Verwendung einer Zelle nach einem der Ansprüche 56–58, wobei die Nukleinsäure weiter (a) die Mutation mindestens eines Nukleotids, und (b) eine erste „Protospacer Adjacent Motif” (PAM) Mutation umfasst.
Verwendung einer Zelle nach Anspruch 59, wobei die Mutation mindestens eines Nukleotids durch Sequenzieren der Editier-Kassette des Vektors identifiziert wird.
Verwendung einer Population von Zellen zur Herstellung eines Medikaments zum Genom Engineering, wobei die Population von Zellen eine Vielzahl von Zellen wie in einem der Ansprüche 56–60 definiert umfasst.
Verwendung einer Population von Zellen nach Anspruch 61, umfassend eine Mutanten-Bibliothek, wobei jede Zelle der Mutanten-Bibliothek eine Nukleinsäure umfasst, die (a) eine Target-Region, (b) eine Mutation mindestens eines Nukleotids innerhalb der Target-Region relativ zu einer Wildtyp-Target-Region, wodurch eine Target-Region-Variante erzeugt wird, und (c) eine PAM-Mutation umfasst.
Verwendung einer Population von Zellen nach Anspruch 62, wobei die Mutanten-Bibliothek rational entworfene Mutationen in mindestens einem Gen von Interesse umfasst.

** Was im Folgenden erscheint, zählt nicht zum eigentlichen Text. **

--- src/rtl/riscv_pkg.sv ---
// Shared definitions for the multicycle RISC-V control unit:
// FSM states, opcodes, aluop and alucontrol encodings.
package riscv_pkg;

  typedef enum logic [3:0] {
    FETCH,
    DECODE,
    MEMADR,
    MEMREAD,
    MEMWB,
    MEMWRITE,
    EXECUTER,
    EXECUTEI,
    ALUWB,
    BEQ,
    JAL
  } state_t;

  localparam logic [6:0] OP_LW  = 7'b0000011;
  localparam logic [6:0] OP_SW  = 7'b0100011;
  localparam logic [6:0] OP_R   = 7'b0110011;
  localparam logic [6:0] OP_I   = 7'b0010011;
  localparam logic [6:0] OP_JAL = 7'b1101111;
  localparam logic [6:0] OP_BEQ = 7'b1100011;

  localparam logic [1:0] ALUOP_ADD = 2'b00;
  localparam logic [1:0] ALUOP_SUB = 2'b01;
  localparam logic [1:0] ALUOP_FN  = 2'b10;

  localparam logic [2:0] ALU_ADD = 3'b000;
  localparam logic [2:0] ALU_SUB = 3'b001;
  localparam logic [2:0] ALU_AND = 3'b010;
  localparam logic [2:0] ALU_OR  = 3'b011;
  localparam logic [2:0] ALU_XOR = 3'b100;
  localparam logic [2:0] ALU_SLT = 3'b101;
  localparam logic [2:0] ALU_SLL = 3'b110;
  localparam logic [2:0] ALU_SRL = 3'b111;

  localparam logic [1:0] IMM_I = 2'b00;
  localparam logic [1:0] IMM_S = 2'b01;
  localparam logic [1:0] IMM_B = 2'b10;
  localparam logic [1:0] IMM_J = 2'b11;

  typedef struct packed {
    logic       adrsrc;
    logic       memwrite;
    logic       irwrite;
    logic       regwrite;
    logic       branch;
    logic       pcupdate;
    logic [1:0] resultsrc;
    logic [1:0] alusrca;
    logic [1:0] alusrcb;
    logic [1:0] aluop;
  } ctrl_t;

endpackage

--- src/rtl/aludec.sv ---
// ALU operation decode from aluop, funct3 and the R-type subtract bit.
// Purely combinational.
module aludec
  import riscv_pkg::*;
(
  input  logic [1:0] aluop,
  input  logic [2:0] funct3,
  input  logic       op5,
  input  logic       funct7b5,
  output logic [2:0] alucontrol
);

  logic rsub;

  // only register-register ops may subtract; addi ignores bit 30
  assign rsub = op5 & funct7b5;

  always_comb begin
    alucontrol = ALU_ADD;
    case (aluop)
      ALUOP_ADD: alucontrol = ALU_ADD;
      ALUOP_SUB: alucontrol = ALU_SUB;
      ALUOP_FN: begin
        case (funct3)
          3'b000:  alucontrol = rsub ? ALU_SUB : ALU_ADD;
          3'b001:  alucontrol = ALU_SLL;
          3'b010:  alucontrol = ALU_SLT;
          3'b100:  alucontrol = ALU_XOR;
          3'b101:  alucontrol = ALU_SRL;
          3'b110:  alucontrol = ALU_OR;
          3'b111:  alucontrol = ALU_AND;
          default: alucontrol = ALU_ADD;
        endcase
      end
      default: alucontrol = ALU_ADD;
    endcase
  end

endmodule

--- src/rtl/mc_controller.sv ---
// Multicycle RISC-V controller: Moore main FSM, immediate decode,
// branch-qualified PC enable and ALU decode.
module mc_controller
  import riscv_pkg::*;
(
  input  logic       clk,
  input  logic       reset_n,
  input  logic [6:0] op,
  input  logic [2:0] funct3,
  input  logic       funct7b5,
  input  logic       zero,
  output logic       pcwrite,
  output logic       adrsrc,
  output logic       memwrite,
  output logic       irwrite,
  output logic [1:0] resultsrc,
  output logic [1:0] alusrca,
  output logic [1:0] alusrcb,
  output logic [1:0] immsrc,
  output logic       regwrite,
  output logic [2:0] alucontrol
);

  state_t state;
  state_t next;
  ctrl_t  c;

  logic is_lw;
  logic is_sw;
  logic is_r;
  logic is_i;
  logic is_jal;
  logic is_beq;

  assign is_lw  = (op == OP_LW);
  assign is_sw  = (op == OP_SW);
  assign is_r   = (op == OP_R);
  assign is_i   = (op == OP_I);
  assign is_jal = (op == OP_JAL);
  assign is_beq = (op == OP_BEQ);

  always_ff @(posedge clk or negedge reset_n) begin
    if (!reset_n) state <= FETCH;
    else          state <= next;
  end

  always_comb begin
    next = FETCH;
    case (state)
      FETCH: next = DECODE;
      DECODE: begin
        unique case (1'b1)
          is_lw, is_sw: next = MEMADR;
          is_r:         next = EXECUTER;
          is_i:         next = EXECUTEI;
          is_jal:       next = JAL;
          is_beq:       next = BEQ;
          default:      next = FETCH;
        endcase
      end
      MEMADR:   next = is_lw ? MEMREAD : MEMWRITE;
      MEMREAD:  next = MEMWB;
      EXECUTER: next = ALUWB;
      EXECUTEI: next = ALUWB;
      JAL:      next = ALUWB;
      default:  next = FETCH;
    endcase
  end

  always_comb begin
    c = '0;
    case (state)
      FETCH: begin
        c.irwrite   = 1'b1;
        c.alusrcb   = 2'b10;
        c.resultsrc = 2'b10;
        c.pcupdate  = 1'b1;
      end
      DECODE: begin
        c.alusrca = 2'b01;
        c.alusrcb = 2'b01;
      end
      MEMADR: begin
        c.alusrca = 2'b10;
        c.alusrcb = 2'b01;
      end
      MEMREAD: c.adrsrc = 1'b1;
      MEMWB: begin
        c.resultsrc = 2'b01;
        c.regwrite  = 1'b1;
      end
      MEMWRITE: begin
        c.adrsrc   = 1'b1;
        c.memwrite = 1'b1;
      end
      EXECUTER: begin
        c.alusrca = 2'b10;
        c.aluop   = ALUOP_FN;
      end
      EXECUTEI: begin
        c.alusrca = 2'b10;
        c.alusrcb = 2'b01;
        c.aluop   = ALUOP_FN;
      end
      ALUWB: c.regwrite = 1'b1;
      BEQ: begin
        c.alusrca = 2'b10;
        c.aluop   = ALUOP_SUB;
        c.branch  = 1'b1;
      end
      JAL: begin
        c.alusrca  = 2'b01;
        c.alusrcb  = 2'b10;
        c.pcupdate = 1'b1;
      end
      default: c = '0;
    endcase
  end

  always_comb begin
    unique case (1'b1)
      is_sw:   immsrc = IMM_S;
      is_beq:  immsrc = IMM_B;
      is_jal:  immsrc = IMM_J;
      default: immsrc = IMM_I;
    endcase
  end

  // reset_n gates the enables so nothing is written while held in reset
  assign pcwrite   = reset_n & (c.pcupdate | (c.branch & zero));
  assign irwrite   = reset_n & c.irwrite;
  assign regwrite  = reset_n & c.regwrite;
  assign memwrite  = reset_n & c.memwrite;
  assign adrsrc    = c.adrsrc;
  assign resultsrc = c.resultsrc;
  assign alusrca   = c.alusrca;
  assign alusrcb   = c.alusrcb;

  aludec u_aludec (
    .aluop      (c.aluop),
    .funct3     (funct3),
    .op5        (op[5]),
    .funct7b5   (funct7b5),
    .alucontrol (alucontrol)
  );

endmodule

--- config.mk ---
export PLATFORM = sky130hd
export DESIGN_NAME = mc_controller
export DESIGN_NICKNAME = d
export VERILOG_FILES = /design/src/rtl/riscv_pkg.sv /design/src/rtl/aludec.sv /design/src/rtl/mc_controller.sv
export SDC_FILE = /design/constraint.sdc
export NUM_CORES = 1
export LEC_CHECK = 0
export BUFFER_PORTS_ARGS = -buffer_cell sky130_fd_sc_hd__buf_4
export CAP_MARGIN = 10
export CORE_AREA = 2 2 39 41
export DETAILED_ROUTE_END_ITERATION = 10
export DIE_AREA = 0 0 41 43
export PLACE_DENSITY = 0.85
export SYNTH_ARGS = -nofsm -noshare
export SYNTH_HDL_FRONTEND = slang
export SYNTH_SLANG_ARGS = --single-unit
--- constraint.sdc ---
create_clock -name clk -period 2.8 [get_ports clk]
set_input_delay 0.84 -clock clk [delete_from_list [all_inputs] [get_ports clk]]
set_output_delay 0.84 -clock clk [all_outputs]
set_load 0.02 [all_outputs]
==> flow_summary.toml <==
[cells_and_area]
mostFrequentLayoutCell = "buf_4"
area_delta_synth_final_pct = 46.61
largest_reg_flops = 4
drive_above_1_share = 0.3604
nNetsFinal = 129
regMostFlops = "state"
diodes = 0
largest_registers = "state (4)"
mostFrequentLayoutCells = "33 x buf_4, 10 x nor2_1, 6 x a21oi_1"

[setup_path]
r2r_cells = 3
slowest_delay_ns = 0.48
critPathCapture = "alucontrol[0]"
crit_start = "state[1]$_DFF_PN0_"
worstPathRequired_ns = 1.96
r2r-end = "state[3]$_DFF_PN0_"
worstSetupStartpointType = "register"
cp-end-kind = "primary output"
crit_slowest_cell = "dfrtp_2"
timing.rr.start = "state[3]$_DFF_PN0_"
r2r_slack_ns = 1.39
crit_path_cell_trace = "nor2b_1, nand3_1, inv_1, ha_1, a21oi_1, a211oi_1, buf_4"
critPathArrivalTime_ns = 1.79
worstSetupPathType = "register to primary output"
crit_fanout = 12

[floorplanning]
die_w_um = 41
design.portCount = 30
die_y_um = 43
num_rows = 14
coreArea_mm2 = 0.001384
start_util = 0.4132
die_area_mm2 = 0.001763

[worst_hold_path]
hold_path.class = "input pin to async pin"

[synthesis]
synth_ff_type = "dfrtp_1"
synth_top_family_by_area = "simple AND/OR/NAND/NOR gates"
syn_area_um2 = 571.8
ys_warn_count = 0
synth_mux_area_frac = 0.01751
synthesis.nets = 96
yosys-top-cells-area = "dfrtp_1 18%, nor2_1 6.6%, nor3b_1 6.6%"
synth-simple-area-share = 0.4267
netlist.area_leader.share = 0.1751
synth_cell_types = 34
synth_xor_area_frac = 0.04595
synth_seq_cells = 4
synth_edf_count = 0
synth-async-reset-ratio = 1.000
netlist_instances = 80
synth_compound_area_frac = 0.2101
syn_avg_cell_area_um2 = 7.147
synth_fa_ha_area_frac = 0.04376
synth_area_leader_cell = "dfrtp_1"
ys_seq_area_frac = 0.1751

[route]
routed_via_density = 5.378
wl_um = 1537
ant_nets = 0
wl_per_cell_um = 12.10
initialDrtViolationCount = 9
vias = 683
route.detailed.drc = 0
drtPass1Iterations = 4

[clocking]
ctsLongestPathBuffers = 2
clockRootBuffer = "clkbuf_4"
cts_htree_levels = 1
path_clk_slew_ns = 0.04
clk_latency_ns = 0.23
clkSinkCount = 4
numCtsBuffers = 3
cts_setup_buffers = 0
cts_tree = "built"
cts_hold_buf = 0

[grt]
grt_pass1_wl_um = 2490
grt_usage = 0.1962
antenna_found_initial = 0
grt_max_degree = 15
first_global_vias = 645
overflow = 0

[placed_design]
pre_cts_ws_ns = 0.2628
io_buffers = 29
gp_congestion = 0.7457
hpwl_um = 1264

[sta]
setup_viol = 0
layout_min_cycle_time_ns = 2.629
drv_slew = 0
max_freq_mhz = 380.4
skew_ns = 0.0009686
period_share = 0.9388
holdWs_ns = 0.4071
hold_viol = 0
rsz0062_at_grt = "false"
slew_headroom = 0.7508
worst_slew_pin_slew_ns = 0.3737
fin_ws_ns = 0.1713
setup_tns_ns = 0

[outcome]
status = "complete, no violations"

[pwr]
leakagePower_nw = 0.3978
power_density_mw_per_mm2 = 526.9
peakVddDrop_v = 0.0003396

[flow_run]
cap_violations = 0
## worst min path at each step
stage	cells past startpoint	endpoint	slack (ns)	startpoint
4_1_cts	1	state[3]$_DFF_PN0_	0.40	reset_n
3_5_place_dp	1	state[2]$_DFF_PN0_	0.65	reset_n
3_3_place_gp	2	state[0]$_DFF_PN0_	0.62	state[0]$_DFF_PN0_
5_1_grt	1	state[3]$_DFF_PN0_	0.40	reset_n
2_1_floorplan	0	state[0]$_DFF_PN0_	0.54	reset_n
6_report	1	state[3]$_DFF_PN0_	0.41	reset_n
## cells by family (layout without fill, tap and decap cells)
group | count (synthesis) | in the layout
AND/OR/NAND/NOR | 43 | 43
AO/OA/AOI/OAI | 18 | 18
buffers and inverters | 9 | 40
flip-flops | 4 | 4
XOR/XNOR | 3 | 3
adder cells (fa/ha/maj) | 2 | 2
multiplexers | 1 | 1
## what timing repair did
action,in CTS,in global routing
resized for setup,0,1
endpoints found under the setup margin,0,1
hold endpoints to repair,0,0
## cells in the mapped netlist, drive strengths merged (2+ instances only)
cell type  instances
a21oi              6
and2               3
and3               3
and3b              2
buf                5
dfrtp              4
ha                 2
inv                4
nand2              4
nand2b             2
nor2              10
nor2b              4
nor3               3
nor3b              5
o21ai              4
xnor2              2
## through the flow
| stage | instances | instance area, µm² | util | power, W |
|---|---|---|---|---|
| 6_report | 127 | 838.3 | 0.6058 | 0.0004417 |
| 3_3_place_gp | 124 | 814.5 | 0.5886 | 0.0003609 |
| 3_5_place_dp | 124 | 814.5 | 0.5886 | 0.0003713 |
| 5_1_grt | 127 | 838.3 | 0.6058 | 0.0004773 |
| 2_1_floorplan | 80 | 578.1 | - | 0.0002490 |
| 4_1_cts | 127 | 837.1 | 0.6049 | 0.0004439 |
## layer usage
metal  vias to the layer above  track usage  share of wire
met2                        22       0.3406           0.51
met5                         -            0              0
met1                       314       0.2395           0.44
met4                         0      0.04000              0
li1                        347            -              -
met3                         0      0.03141          0.057
## final cells by class
| class | instances | area (µm²) |
|---|---|---|
| inverters | 4 | 15.01 |
| clock buffers | 3 | 22.52 |
| repair buffers | 33 | 247.7 |
| flip-flops and latches | 4 | 101.3 |
| well taps | 16 | 20.02 |
| fillers | 135 | 545.5 |
| multi-input cells | 67 | 431.7 |
## power by group
part | switching [W] | internal (W)
clock | 0.0000223 | 0.0000479
sequential | 0.00000795 | 0.0000671
combinational | 0.000163 | 0.000134
total | 0.000193 | 0.000249
## critical path, delay by kind of cell (launching register included)
kind	cells	cell delay [ns]
flops	1	0.48
compound gates	2	0.32
simple gates	2	0.31
buf+inv	2	0.27
fa+ha+maj	1	0.18
(Power assumes the default switching activity.)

Verwendung einer Population von Zellen nach Anspruch 63, wobei das mindestens eine Gen von Interesse ein prokaryotisches Gen ist.
Verwendung einer Population von Zellen nach Anspruch 63, wobei das mindestens eine Gen von Interesse ein eukaryotisches Gen ist.
Verwendung einer Population von Zellen nach einem der Ansprüche 62–65, wobei die Mutanten-Bibliothek Target-Region-Varianten eines Gens von Interesse umfasst.
Verwendung einer Population von Zellen nach einem der Ansprüche 62–65, wobei die Mutanten-Bibliothek Target-Region-Varianten mindestens eines Gens von Interesse umfasst.
Verwendung einer Population von Zellen nach einem der Ansprüche 62–65, wobei die Mutanten-Bibliothek Target-Region-Varianten mindestens zweier Gene von Interesse umfasst.